Which of the lines below contain the string "cycle"? Pull each one out of the data.

Data for this task START

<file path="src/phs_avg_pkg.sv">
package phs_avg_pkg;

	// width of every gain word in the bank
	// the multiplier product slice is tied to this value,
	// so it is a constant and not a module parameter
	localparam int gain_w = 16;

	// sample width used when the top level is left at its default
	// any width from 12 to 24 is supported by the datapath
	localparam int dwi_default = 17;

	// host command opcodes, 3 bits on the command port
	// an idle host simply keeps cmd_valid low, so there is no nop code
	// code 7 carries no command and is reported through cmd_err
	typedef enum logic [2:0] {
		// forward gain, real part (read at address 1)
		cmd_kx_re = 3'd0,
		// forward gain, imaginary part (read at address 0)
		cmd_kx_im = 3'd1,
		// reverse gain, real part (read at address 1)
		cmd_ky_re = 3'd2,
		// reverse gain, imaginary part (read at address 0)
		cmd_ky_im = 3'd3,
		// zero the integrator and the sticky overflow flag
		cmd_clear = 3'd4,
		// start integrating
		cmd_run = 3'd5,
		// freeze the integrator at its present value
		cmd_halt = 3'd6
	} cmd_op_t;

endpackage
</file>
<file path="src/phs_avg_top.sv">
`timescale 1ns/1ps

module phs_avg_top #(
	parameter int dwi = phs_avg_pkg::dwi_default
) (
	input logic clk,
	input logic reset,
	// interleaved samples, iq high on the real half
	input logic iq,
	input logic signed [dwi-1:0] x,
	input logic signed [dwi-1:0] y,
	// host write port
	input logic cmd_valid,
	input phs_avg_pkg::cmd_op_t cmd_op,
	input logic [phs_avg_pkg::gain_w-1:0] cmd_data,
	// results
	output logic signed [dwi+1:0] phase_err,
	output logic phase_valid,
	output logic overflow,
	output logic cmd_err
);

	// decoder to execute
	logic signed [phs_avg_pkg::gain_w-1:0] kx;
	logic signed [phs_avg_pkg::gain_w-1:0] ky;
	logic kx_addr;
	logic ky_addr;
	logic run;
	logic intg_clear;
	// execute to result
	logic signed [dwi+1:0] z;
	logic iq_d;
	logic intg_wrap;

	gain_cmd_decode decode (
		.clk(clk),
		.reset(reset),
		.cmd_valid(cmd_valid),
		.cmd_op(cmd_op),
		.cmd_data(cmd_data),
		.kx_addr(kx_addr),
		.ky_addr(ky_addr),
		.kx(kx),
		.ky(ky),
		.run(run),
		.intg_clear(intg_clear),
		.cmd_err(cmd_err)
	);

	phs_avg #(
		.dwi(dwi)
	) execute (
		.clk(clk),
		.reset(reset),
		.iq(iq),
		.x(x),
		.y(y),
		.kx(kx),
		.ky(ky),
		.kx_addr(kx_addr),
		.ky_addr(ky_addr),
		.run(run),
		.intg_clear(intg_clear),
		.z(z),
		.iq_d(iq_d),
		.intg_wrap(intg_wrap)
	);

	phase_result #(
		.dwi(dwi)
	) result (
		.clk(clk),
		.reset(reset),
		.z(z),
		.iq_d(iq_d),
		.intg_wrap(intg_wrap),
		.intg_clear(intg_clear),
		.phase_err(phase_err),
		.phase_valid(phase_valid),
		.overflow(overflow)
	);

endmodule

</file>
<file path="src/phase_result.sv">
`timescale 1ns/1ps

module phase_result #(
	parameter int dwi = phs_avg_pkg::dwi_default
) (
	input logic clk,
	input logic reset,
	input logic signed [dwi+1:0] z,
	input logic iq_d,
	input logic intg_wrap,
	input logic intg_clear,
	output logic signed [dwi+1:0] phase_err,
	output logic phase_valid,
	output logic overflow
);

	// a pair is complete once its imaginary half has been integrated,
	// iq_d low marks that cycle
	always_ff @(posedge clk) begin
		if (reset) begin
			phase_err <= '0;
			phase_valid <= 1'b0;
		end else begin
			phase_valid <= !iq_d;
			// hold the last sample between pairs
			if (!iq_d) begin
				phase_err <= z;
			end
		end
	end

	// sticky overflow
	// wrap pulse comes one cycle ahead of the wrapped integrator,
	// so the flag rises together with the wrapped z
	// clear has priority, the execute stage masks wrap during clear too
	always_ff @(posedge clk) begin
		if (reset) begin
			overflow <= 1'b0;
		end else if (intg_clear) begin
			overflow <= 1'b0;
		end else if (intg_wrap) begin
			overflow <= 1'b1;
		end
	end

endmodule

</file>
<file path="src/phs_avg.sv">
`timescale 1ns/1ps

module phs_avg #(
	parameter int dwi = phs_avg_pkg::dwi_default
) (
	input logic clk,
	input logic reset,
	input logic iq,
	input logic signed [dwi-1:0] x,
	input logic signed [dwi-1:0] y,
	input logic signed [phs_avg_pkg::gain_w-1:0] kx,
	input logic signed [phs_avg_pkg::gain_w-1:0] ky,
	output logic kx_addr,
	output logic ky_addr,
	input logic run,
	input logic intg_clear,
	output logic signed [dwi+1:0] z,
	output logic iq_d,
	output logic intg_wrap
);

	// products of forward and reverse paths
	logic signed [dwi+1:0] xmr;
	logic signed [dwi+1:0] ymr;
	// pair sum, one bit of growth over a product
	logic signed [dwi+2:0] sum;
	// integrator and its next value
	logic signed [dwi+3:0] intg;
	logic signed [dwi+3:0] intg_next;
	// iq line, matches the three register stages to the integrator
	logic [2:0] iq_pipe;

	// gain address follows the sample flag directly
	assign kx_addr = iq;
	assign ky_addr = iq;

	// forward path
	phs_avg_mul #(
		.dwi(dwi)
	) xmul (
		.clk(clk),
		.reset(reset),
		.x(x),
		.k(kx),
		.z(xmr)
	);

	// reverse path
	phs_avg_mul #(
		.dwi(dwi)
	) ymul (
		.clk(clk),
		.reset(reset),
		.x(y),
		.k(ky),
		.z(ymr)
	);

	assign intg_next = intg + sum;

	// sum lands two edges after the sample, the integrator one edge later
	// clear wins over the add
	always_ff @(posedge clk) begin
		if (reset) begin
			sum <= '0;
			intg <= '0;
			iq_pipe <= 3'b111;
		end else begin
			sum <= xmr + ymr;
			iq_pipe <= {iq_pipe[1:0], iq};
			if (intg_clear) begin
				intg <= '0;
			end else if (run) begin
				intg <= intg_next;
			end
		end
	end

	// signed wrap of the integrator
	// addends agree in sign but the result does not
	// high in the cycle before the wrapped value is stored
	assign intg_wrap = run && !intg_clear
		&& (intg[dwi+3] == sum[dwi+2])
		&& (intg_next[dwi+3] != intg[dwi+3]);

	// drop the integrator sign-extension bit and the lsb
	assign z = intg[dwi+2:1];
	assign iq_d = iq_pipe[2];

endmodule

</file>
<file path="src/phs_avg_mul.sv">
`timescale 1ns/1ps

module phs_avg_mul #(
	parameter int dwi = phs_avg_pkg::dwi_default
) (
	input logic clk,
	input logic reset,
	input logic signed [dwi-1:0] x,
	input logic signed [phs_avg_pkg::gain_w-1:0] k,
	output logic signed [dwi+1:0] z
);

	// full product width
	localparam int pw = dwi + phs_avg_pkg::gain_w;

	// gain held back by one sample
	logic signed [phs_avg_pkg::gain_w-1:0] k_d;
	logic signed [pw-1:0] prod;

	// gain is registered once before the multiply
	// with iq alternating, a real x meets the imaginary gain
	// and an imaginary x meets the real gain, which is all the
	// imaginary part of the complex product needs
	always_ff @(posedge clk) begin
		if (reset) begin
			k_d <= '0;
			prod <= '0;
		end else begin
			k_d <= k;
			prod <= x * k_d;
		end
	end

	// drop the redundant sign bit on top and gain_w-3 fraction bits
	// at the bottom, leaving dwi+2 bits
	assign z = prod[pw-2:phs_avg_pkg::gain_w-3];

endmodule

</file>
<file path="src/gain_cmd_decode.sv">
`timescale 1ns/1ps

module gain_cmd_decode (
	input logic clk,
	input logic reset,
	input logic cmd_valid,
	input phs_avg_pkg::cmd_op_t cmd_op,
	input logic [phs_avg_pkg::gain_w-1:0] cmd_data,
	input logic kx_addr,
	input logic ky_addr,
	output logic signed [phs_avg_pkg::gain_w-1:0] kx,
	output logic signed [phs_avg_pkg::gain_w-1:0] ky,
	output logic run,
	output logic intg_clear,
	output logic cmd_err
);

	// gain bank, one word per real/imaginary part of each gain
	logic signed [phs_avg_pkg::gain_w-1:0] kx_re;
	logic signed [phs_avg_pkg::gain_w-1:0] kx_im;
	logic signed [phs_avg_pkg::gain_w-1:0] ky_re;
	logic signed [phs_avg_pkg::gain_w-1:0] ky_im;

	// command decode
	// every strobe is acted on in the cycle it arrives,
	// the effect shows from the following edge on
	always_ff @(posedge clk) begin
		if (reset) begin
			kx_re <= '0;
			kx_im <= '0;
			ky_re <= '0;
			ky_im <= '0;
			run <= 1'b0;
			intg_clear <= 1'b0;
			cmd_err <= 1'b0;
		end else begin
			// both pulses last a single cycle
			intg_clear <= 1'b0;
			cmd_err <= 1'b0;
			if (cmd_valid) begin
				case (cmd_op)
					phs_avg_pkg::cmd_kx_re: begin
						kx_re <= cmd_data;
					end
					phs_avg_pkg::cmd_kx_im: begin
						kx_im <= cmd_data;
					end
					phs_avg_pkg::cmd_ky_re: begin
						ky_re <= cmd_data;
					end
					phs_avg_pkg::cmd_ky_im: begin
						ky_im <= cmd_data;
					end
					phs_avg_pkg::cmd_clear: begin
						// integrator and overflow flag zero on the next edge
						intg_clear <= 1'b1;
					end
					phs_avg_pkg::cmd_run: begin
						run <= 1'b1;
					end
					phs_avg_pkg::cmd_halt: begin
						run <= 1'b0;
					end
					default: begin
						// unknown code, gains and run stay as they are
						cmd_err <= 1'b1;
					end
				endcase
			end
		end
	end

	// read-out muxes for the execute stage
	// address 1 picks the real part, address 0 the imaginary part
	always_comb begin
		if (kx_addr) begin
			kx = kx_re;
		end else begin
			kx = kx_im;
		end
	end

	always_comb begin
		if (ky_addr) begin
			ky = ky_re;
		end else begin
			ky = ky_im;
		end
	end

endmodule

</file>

Data for this task END

- Exercise answer
	// iq_d low marks that cycle
	// wrap pulse comes one cycle ahead of the wrapped integrator,
	// high in the cycle before the wrapped value is stored
	// every strobe is acted on in the cycle it arrives,
			// both pulses last a single cycle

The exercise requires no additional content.